Unexpected news in the platinum market this week. With key consumer Japan saying that it’s buying surged to a record in 2015.
Japan’s biggest bullion seller, Tanaka Kikinzoku Kogyo, reported that its platinum sales more than tripled during the past year. Rising to an all-time high of 537,946 ounces, from just 149,272 ounces in 2014.
That comes as platinum prices fell over 25 percent last year, this week hitting the lowest level since 2008 — at near $800 per ounce.
The big jump in buying of course makes a lot of sense. At historically low prices, buyers should be enticed to snap up supply.
And this week one of the world’s biggest insiders in the platinum industry said they’re shocked that such discount buying isn’t happening more.
The group is Johnson Matthey, one of the foremost monitors of the global platinum market.

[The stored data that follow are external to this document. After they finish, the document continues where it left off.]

[src/rtl/gates_pkg.sv]
// Shared constants for the two-input gate truth-table sequencer: gate bit
// positions in the gate_z bus, FSM state encodings and the reference gate model.
package gates_pkg;

  localparam int unsigned GATE_AND  = 0;
  localparam int unsigned GATE_OR   = 1;
  localparam int unsigned GATE_NAND = 2;
  localparam int unsigned GATE_NOR  = 3;
  localparam int unsigned GATE_XOR  = 4;
  localparam int unsigned GATE_XNOR = 5;

  localparam int unsigned NUM_GATES = 6;
  localparam int unsigned NUM_STEPS = 4;

  localparam logic [2:0] StIdle   = 3'd0;
  localparam logic [2:0] StApply  = 3'd1;
  localparam logic [2:0] StSettle = 3'd2;
  localparam logic [2:0] StCheck  = 3'd3;
  localparam logic [2:0] StDone   = 3'd4;

  // Golden response of every gate for one A/B combination, in gate_z bit order.
  function automatic logic [NUM_GATES-1:0] gate_expect(input logic a, input logic b);
    logic [NUM_GATES-1:0] e;
    e            = '0;
    e[GATE_AND]  = a & b;
    e[GATE_OR]   = a | b;
    e[GATE_NAND] = ~(a & b);
    e[GATE_NOR]  = ~(a | b);
    e[GATE_XOR]  = a ^ b;
    e[GATE_XNOR] = ~(a ^ b);
    return e;
  endfunction

endpackage

[src/rtl/gate_tt_sequencer.sv]
// Walks A/B through 00,01,10,11, waits SETTLE_CYCLES per combination, then
// compares the gate array outputs against the golden truth table.
module gate_tt_sequencer
  import gates_pkg::*;
#(
  parameter int unsigned SETTLE_CYCLES = 2
) (
  input  logic       clk,
  input  logic       rst,
  input  logic       start,
  input  logic       abort,
  output logic       gate_a,
  output logic       gate_b,
  input  logic [5:0] gate_z,
  output logic [1:0] step_idx,
  output logic       busy,
  output logic       done,
  output logic       pass,
  output logic [5:0] fail_mask
);

  localparam logic [7:0] SettleLast = 8'(SETTLE_CYCLES - 1);
  localparam logic [1:0] LastStep   = 2'(NUM_STEPS - 1);

  logic [2:0] state_q, state_d;
  logic [1:0] step_q, step_d;
  logic [7:0] cnt_q, cnt_d;
  logic [5:0] mask_q, mask_d;
  logic       busy_q, busy_d;
  logic       done_q, done_d;
  logic       pass_q, pass_d;

  logic [5:0] check_mask;
  logic       run_active;

  assign check_mask = mask_q | (gate_z ^ gate_expect(step_q[1], step_q[0]));
  assign run_active = (state_q == StApply) || (state_q == StSettle) || (state_q == StCheck);

  always_comb begin
    state_d = state_q;
    step_d  = step_q;
    cnt_d   = cnt_q;
    mask_d  = mask_q;
    busy_d  = busy_q;
    done_d  = done_q;
    pass_d  = pass_q;

    if (run_active && abort) begin
      // Abort wins over any CHECK update; the partial fail_mask is kept.
      state_d = StIdle;
      step_d  = '0;
      cnt_d   = '0;
      busy_d  = 1'b0;
      done_d  = 1'b0;
      pass_d  = 1'b0;
    end else begin
      case (state_q)
        StIdle, StDone: begin
          if (start) begin
            state_d = StApply;
            step_d  = '0;
            cnt_d   = '0;
            mask_d  = '0;
            busy_d  = 1'b1;
            done_d  = 1'b0;
            pass_d  = 1'b0;
          end
        end
        StApply: begin
          state_d = StSettle;
          cnt_d   = '0;
        end
        StSettle: begin
          if (cnt_q == SettleLast) begin
            state_d = StCheck;
            cnt_d   = '0;
          end else begin
            cnt_d = cnt_q + 8'd1;
          end
        end
        StCheck: begin
          mask_d = check_mask;
          if (step_q != LastStep) begin
            state_d = StApply;
            step_d  = step_q + 2'd1;
          end else begin
            state_d = StDone;
            busy_d  = 1'b0;
            done_d  = 1'b1;
            pass_d  = (check_mask == '0);
          end
        end
        default: begin
          state_d = StIdle;
          step_d  = '0;
          cnt_d   = '0;
          busy_d  = 1'b0;
          done_d  = 1'b0;
          pass_d  = 1'b0;
        end
      endcase
    end
  end

  always_ff @(posedge clk) begin
    if (rst) begin
      state_q <= StIdle;
      step_q  <= '0;
      cnt_q   <= '0;
      mask_q  <= '0;
      busy_q  <= 1'b0;
      done_q  <= 1'b0;
      pass_q  <= 1'b0;
    end else begin
      state_q <= state_d;
      step_q  <= step_d;
      cnt_q   <= cnt_d;
      mask_q  <= mask_d;
      busy_q  <= busy_d;
      done_q  <= done_d;
      pass_q  <= pass_d;
    end
  end

  // Stimulus bits are taken straight from the step register.
  assign gate_a    = step_q[1];
  assign gate_b    = step_q[0];
  assign step_idx  = step_q;
  assign busy      = busy_q;
  assign done      = done_q;
  assign pass      = pass_q;
  assign fail_mask = mask_q;

endmodule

With the group’s manager for market research, Peter Duncan, telling an investment industry conference Wednesday that something appears out of whack in the platinum market right now.
Duncan told conference attendees that Johnson Matthey sees the 2015 deficit in platinum supply and demand growing bigger than expected. With the group now pegging the supply shortfall for the last year at 702,000 ounces — up from a previous forecast of 652,000 ounces.
This comes as lower prices are causing a surge in investment demand, like that seen in Japan. And as recycling of the metal falls.
Duncan also noted that the deficit situation is likely to persist in 2016. Saying that the coming year will be the fifth year in a row that the platinum market runs a fundamental shortfall.
The most interesting point from Duncan’s talk was his thoughts on prices. Which he admitted are baffling the experts at Johnson Matthey right now.
“We continue to be surprised by the lack of price response,” he said, referring to the fact that ongoing supply shortfalls should be lifting prices.
That suggests the fundamentals are setting up for a recovery in this market. Temporary price distortions do happen, but when supply exceeds demand there must eventually be a response.